Sync vs async — mode rules¶
- Writes (
add/remove/set/clear) are synchronous in any mode. They mutate in-memory only; no I/O. - Magic methods (
len,iter,[i],in,bool) work in any mode when cache is populated; in async mode without cache they raise — callawait rs(orasync for x in rs) first to populate the cache. - Named reads are strict by mode: use
count()/exists()in sync mode,acount()/aexists()in async mode.
set() semantics¶
rs.set([a, b, c]) is equivalent to clear() + add(a, b, c). The flush emits a DELETE-all-then-INSERT pattern — not an optimal diff. If your collection is large and the difference is small, prefer paired remove() / add() calls.
filter / exclude / order_by chain¶
Calling these on a RelatedSet returns a target-model QuerySet scoped by parent membership (an EXISTS subquery is wired in automatically):
tags = post.tags.filter(name__icontains='py').order_by('name').execute()
count = post.tags.filter(deprecated=False).count().execute()
Atomicity of parent.save()¶
save() is wrapped in @transaction (sync) / @async_transaction (async). The entire body — parent insert/update, M2M flush, reverse-FK reparent — runs in a single DB transaction. If any step fails, the whole save is rolled back (no partial state).
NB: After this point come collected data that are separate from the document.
--- src/xt_bus_pkg.sv ---
// Address map and read source encoding for the XT peripheral glue
// Shared by the I/O decoder, the EMS mapper and the read-data path
package xt_bus_pkg;

    // Bus widths
    localparam int bus_addr_w     = 20;
    localparam int bus_data_w     = 8;
    localparam int io_port_w      = 16;
    localparam int io_block_sel_w = 3;

    // 32-byte blocks in 000h-0FFh, one per external chip
    localparam logic [io_block_sel_w-1:0] blk_dma      = 3'd0;
    localparam logic [io_block_sel_w-1:0] blk_pic      = 3'd1;
    localparam logic [io_block_sel_w-1:0] blk_pit      = 3'd2;
    localparam logic [io_block_sel_w-1:0] blk_ppi      = 3'd3;
    localparam logic [io_block_sel_w-1:0] blk_dma_page = 3'd4;

    // Local registers
    localparam logic [io_port_w-1:0] ems_io_base   = 16'h0260;
    localparam logic [io_port_w-1:0] lpt_data_port = 16'h0378;
    localparam logic [io_port_w-1:0] lpt_ctl_port  = 16'h0379;

    // DSS-full flag position in the parallel status byte
    localparam int lpt_dss_full_bit = 6;

    typedef enum logic [2:0] {
        src_none,
        src_inta,
        src_pic,
        src_pit,
        src_ppi,
        src_ems,
        src_lpt_data,
        src_lpt_ctl
    } read_src_e;

endpackage

--- src/xt_ems_pkg.sv ---
// EMS page mapper constants and window page bases
// Four slots of 16 KB, each holding a 7-bit page number
package xt_ems_pkg;

    localparam int ems_slots  = 4;
    localparam int ems_slot_w = 2;
    localparam int ems_map_w  = 7;

    // Write codes
    localparam logic [7:0] ems_disable_code = 8'hFF;
    localparam logic [7:0] ems_map_limit    = 8'h80;

    // Readback of a disabled slot
    localparam logic [7:0] ems_empty_read = 8'hFF;

    // Top four address bits of the 64 KB window
    typedef enum logic [3:0] {
        page_a000 = 4'b1010,
        page_c000 = 4'b1100,
        page_d000 = 4'b1101
    } ems_page_e;

endpackage
[src/common/cache_pkg.sv]
package cache_pkg;

  // field widths
  localparam int ADDR_W = 32;
  localparam int WORD_W = 32;
  localparam int LINE_WORDS = 4;
  localparam int TAG_W = 22;
  localparam int INDEX_W = 6;
  localparam int WAY_W = 3;
  localparam int WORD_SEL_W = 2;
  localparam int COUNT_W = 16;

  // address split: tag 31..10, index 9..4, word 3..2
  localparam int TAG_LSB = 10;
  localparam int INDEX_LSB = 4;
  localparam int WORD_SEL_LSB = 2;

  // geometry
  localparam int NUM_WAYS = 8;
  localparam int NUM_SETS = 64;

  // queue depth doubles as initial request credits
  localparam int REQ_DEPTH = 4;
  localparam int RESP_CREDITS = 2;

  localparam int REQ_PTR_W = $clog2(REQ_DEPTH);
  localparam int REQ_CNT_W = $clog2(REQ_DEPTH + 1);
  localparam int RESP_CNT_W = $clog2(RESP_CREDITS + 1);

  typedef logic [ADDR_W-1:0] addr_t;
  typedef logic [WORD_W-1:0] word_t;
  typedef logic [LINE_WORDS*WORD_W-1:0] line_t;
  typedef logic [TAG_W-1:0] tag_t;
  typedef logic [INDEX_W-1:0] index_t;
  typedef logic [WAY_W-1:0] way_t;

  // 0..3 -> 1, 2, 4, 8 active ways starting at way 0
  typedef logic [1:0] way_mode_t;

  typedef logic [COUNT_W-1:0] count_t;

  typedef enum logic {
    IDLE,
    LOOKUP
  } ctrl_state_t;

endpackage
Lakehouse historical semantics — divergence between accessor and root¶
This is the single most important section for anyone reading from using('lakehouse'). The instance accessor and the root filter use different defaults.
Accessor — "current active" by default¶
post.tags.filter(...) on lakehouse auto-injects two axes onto the target queryset:
_address__object_version=Versions.LATEST(latest tag version)_metadata__is_deleted=False(exclude soft-deleted tags)
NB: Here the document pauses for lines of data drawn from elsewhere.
## src/common/cache_pkg.sv

```systemverilog
package cache_pkg;

  // field widths
  localparam int ADDR_W = 32;
  localparam int WORD_W = 32;
  localparam int LINE_WORDS = 4;
  localparam int TAG_W = 22;
  localparam int INDEX_W = 6;
  localparam int WAY_W = 3;
  localparam int WORD_SEL_W = 2;
  localparam int COUNT_W = 16;

  // address split: tag 31..10, index 9..4, word 3..2
  localparam int TAG_LSB = 10;
  localparam int INDEX_LSB = 4;
  localparam int WORD_SEL_LSB = 2;

  // geometry
  localparam int NUM_WAYS = 8;
  localparam int NUM_SETS = 64;

  // queue depth doubles as initial request credits
  localparam int REQ_DEPTH = 4;
  localparam int RESP_CREDITS = 2;

  localparam int REQ_PTR_W = $clog2(REQ_DEPTH);
  localparam int REQ_CNT_W = $clog2(REQ_DEPTH + 1);
  localparam int RESP_CNT_W = $clog2(RESP_CREDITS + 1);

  typedef logic [ADDR_W-1:0] addr_t;
  typedef logic [WORD_W-1:0] word_t;
  typedef logic [LINE_WORDS*WORD_W-1:0] line_t;
  typedef logic [TAG_W-1:0] tag_t;
  typedef logic [INDEX_W-1:0] index_t;
  typedef logic [WAY_W-1:0] way_t;

  // 0..3 -> 1, 2, 4, 8 active ways starting at way 0
  typedef logic [1:0] way_mode_t;

  typedef logic [COUNT_W-1:0] count_t;

  typedef enum logic {
    IDLE,
    LOOKUP
  } ctrl_state_t;

endpackage

```

## src/cache/cache_ctrl.sv

```systemverilog
module cache_ctrl (
  input  logic                                       clk,
  input  logic                                       reset,
  input  logic                                       head_valid,
  input  logic                                       head_write,
  input  cache_pkg::way_mode_t                       head_ways,
  input  cache_pkg::addr_t                           head_addr,
  input  cache_pkg::word_t                           head_wdata,
  output logic                                       pop,
  input  logic                                       resp_credit,
  output logic                                       resp_valid,
  output logic                                       resp_hit,
  output cache_pkg::word_t                           resp_rdata,
  output cache_pkg::index_t                          rd_index,
  input  logic [cache_pkg::NUM_WAYS-1:0]             tag_rd_valid,
  input  cache_pkg::tag_t [cache_pkg::NUM_WAYS-1:0]  tag_rd_tags,
  input  cache_pkg::line_t [cache_pkg::NUM_WAYS-1:0] line_rd,
  output logic                                       tag_wr_en,
  output cache_pkg::way_t                            tag_wr_way,
  output cache_pkg::index_t                          tag_wr_index,
  output cache_pkg::tag_t                            tag_wr_tag,
  output logic                                       data_wr_en,
  output cache_pkg::way_t                            data_wr_way,
  output cache_pkg::index_t                          data_wr_index,
  output cache_pkg::line_t                           data_wr_line,
  output cache_pkg::count_t                          hit_count,
  output cache_pkg::count_t                          miss_count
);
  import cache_pkg::*;

  ctrl_state_t state;

  // request held through the lookup
  logic      req_write_q;
  way_mode_t req_ways_q;
  addr_t     req_addr_q;
  word_t     req_wdata_q;

  logic [RESP_CNT_W-1:0] resp_credits;
  way_t                  rr_ptr;

  tag_t                  req_tag;
  index_t                req_index;
  logic [WORD_SEL_W-1:0] word_sel;
  logic [NUM_WAYS-1:0]   hit_vec;
  logic [NUM_WAYS-1:0]   free_vec;
  way_t                  way_limit;
  way_t                  hit_way;
  way_t                  free_way;
  way_t                  victim_way;
  way_t                  sel_way;
  logic                  hit;
  line_t                 new_line;
  word_t                 sel_word;

  function automatic way_t lowest_way(input logic [NUM_WAYS-1:0] vec);
    way_t way;
    way = '0;
    for (int w = NUM_WAYS - 1; w >= 0; w--)
    begin
      if (vec[w])
        way = way_t'(w);
    end
    return way;
  endfunction

  // take a request only when its response can be sent
  assign pop      = (state == IDLE) && head_valid && (resp_credits != '0);
  assign rd_index = head_addr[INDEX_LSB +: INDEX_W];

  assign req_tag   = req_addr_q[TAG_LSB +: TAG_W];
  assign req_index = req_addr_q[INDEX_LSB +: INDEX_W];
  assign word_sel  = req_addr_q[WORD_SEL_LSB +: WORD_SEL_W];

  // highest active way number: 0, 1, 3 or 7
  assign way_limit = way_t'((1 << req_ways_q) - 1);

  always_comb
  begin
    for (int w = 0; w < NUM_WAYS; w++)
    begin
      hit_vec[w]  = (w <= int'(way_limit)) && tag_rd_valid[w] && (tag_rd_tags[w] == req_tag);
      free_vec[w] = (w <= int'(way_limit)) && !tag_rd_valid[w];
    end
  end

  assign hit        = |hit_vec;
  assign hit_way    = lowest_way(hit_vec);
  assign free_way   = lowest_way(free_vec);
  assign victim_way = (|free_vec) ? free_way : (rr_ptr & way_limit);
  assign sel_way    = hit ? hit_way : victim_way;

  // a fresh line is all zeros, a write then merges its word
  always_comb
  begin
    new_line = hit ? line_rd[sel_way] : '0;
    sel_word = '0;
    for (int i = 0; i < LINE_WORDS; i++)
    begin
      if (word_sel == WORD_SEL_W'(i))
      begin
        if (req_write_q)
          new_line[i*WORD_W +: WORD_W] = req_wdata_q;
        sel_word = new_line[i*WORD_W +: WORD_W];
      end
    end
  end

  assign tag_wr_en    = (state == LOOKUP) && !hit;
  assign tag_wr_way   = victim_way;
  assign tag_wr_index = req_index;
  assign tag_wr_tag   = req_tag;

  assign data_wr_en    = (state == LOOKUP) && (!hit || req_write_q);
  assign data_wr_way   = sel_way;
  assign data_wr_index = req_index;
  assign data_wr_line  = new_line;

  always_ff @(posedge clk)
  begin
    if (!reset)
    begin
      state        <= IDLE;
      resp_valid   <= 1'b0;
      resp_credits <= RESP_CNT_W'(RESP_CREDITS);
      rr_ptr       <= '0;
      hit_count    <= '0;
      miss_count   <= '0;
    end
    else
    begin
      resp_valid <= (state == LOOKUP);
      case (state)
        IDLE:
        begin
          if (pop)
            state <= LOOKUP;
        end
        LOOKUP:
        begin
          state <= IDLE;
          if (hit)
            hit_count <= hit_count + COUNT_W'(1);
          else
            miss_count <= miss_count + COUNT_W'(1);
          // pointer moves only when it picked the victim
          if (!hit && !(|free_vec))
            rr_ptr <= rr_ptr + WAY_W'(1);
        end
        default: state <= IDLE;
      endcase
      if ((state == LOOKUP) && !resp_credit)
        resp_credits <= resp_credits - RESP_CNT_W'(1);
      else if ((state != LOOKUP) && resp_credit)
        resp_credits <= resp_credits + RESP_CNT_W'(1);
    end
  end

  always_ff @(posedge clk)
  begin
    if (pop)
    begin
      req_write_q <= head_write;
      req_ways_q  <= head_ways;
      req_addr_q  <= head_addr;
      req_wdata_q <= head_wdata;
    end
    if (state == LOOKUP)
    begin
      resp_hit   <= hit;
      resp_rdata <= sel_word;
    end
  end

endmodule

```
Plus an M2M-membership EXISTS pinned to the parent's frozen object_version (so you see "tags linked at this exact post version").
User-supplied predicates on either axis replace the default (do not AND). Axes are detected by segment match — _address__* for the version axis, _metadata__is_deleted* for the deletion axis.
from amsdal_utils.models.enums import Versions
# All historical versions of the linked target (keeps is_deleted=False default)
post.tags.filter(_address__object_version=Versions.ALL).execute()
# Soft-deleted targets only (keeps .latest() default)
post.tags.filter(_metadata__is_deleted=True).execute()
# Both axes overridden — everything historical + deleted
post.tags.filter(
_address__object_version=Versions.ALL,
_metadata__is_deleted=True,
).execute()
Root filter — "raw has-or-had"¶
Post.objects.filter(tags=t) (and tags__in, tags___address__object_id, tags__name='X') emits a raw through-table predicate. It matches every post that was ever linked to a tag with the given object_id, including links that were later removed or whose tag was soft-deleted. No version pin, no deletion clamp on the target.
Side-by-side¶
| Query | Returns |
|---|---|
post.tags |
Tags currently linked to this Post version, not deleted |
post.tags.filter(_address__object_version=Versions.ALL) |
All historical Tag versions linked to this Post version, not deleted |
post.tags.filter(_metadata__is_deleted=True) |
Soft-deleted Tags currently linked |
Post.objects.filter(tags=t) |
Every Post that ever had this Tag linked |
Post.tags_through.objects.filter(tag=t) |
Every through-row ever recorded for this Tag |
M2M version snapshotting on save¶
Every Author.save() / asave() on lakehouse re-snapshots the parent's M2M through-rows under the new parent version. Author.objects.using('lakehouse').latest().execute()[0].books always returns the books linked as of that author version.
INSERTs skip the copy (no previous version). pending_clear skips it too (the user explicitly wiped). UoW removes are honored via exclude_target_refs.
Per-hop version overrides¶
On historical queries you can pin / scope individual relation hops. See Field Lookups — Per-Hop Version Overrides for the full table.
Caveat: <hop>___address__class_version=Versions.ALL raises ValueError — the planner cannot collapse "all class versions" on a single hop. Workaround — query the through-model directly:
all_class_versions = (
Post.tags_through.objects
.using('lakehouse')
.filter(_address__class_version=Versions.ALL)
.execute()
)
(Root-level _address__class_version=Versions.ALL is allowed — the guard fires only on hop paths.)
Querying through relations¶
| Need | Use |
|---|---|
| Filter by reverse-FK or M2M attributes | Author.objects.filter(book_set__title='Dune') — see Field Lookups |
| Reverse-M2M traversal at root | Declare related_name='posts' on the M2M; then Tag.objects.filter(posts__title='X') (see below) |
| Eager-load forward-FK to avoid N+1 | select_related('author') — see Performance |
| Eager-load reverse-FK / M2M children to avoid N+1 | prefetch_related('book_set') or Prefetch(...) — see Performance |
| Sort by an M2M attribute | Post.objects.order_by('tags__name') |
| Sort by a reverse-FK attribute | Author.objects.order_by('book_set__year') |
Reverse-M2M without related_name — workaround¶
Without related_name no reverse accessor is installed on the target, and Tag.objects.filter(posts=p1) will silently emit a SQL predicate against a non-existent posts column. The correct fix is to add related_name='posts' to the ManyReferenceField. As a one-off workaround you can use the through table:
# Equivalent of Tag.objects.filter(posts__title__icontains='django')
tag_ids = (
Post.tags_through.objects
.filter(post__title__icontains='django')
.values('tag')
)
tags = Tag.objects.filter(_address__object_id__in=tag_ids).execute()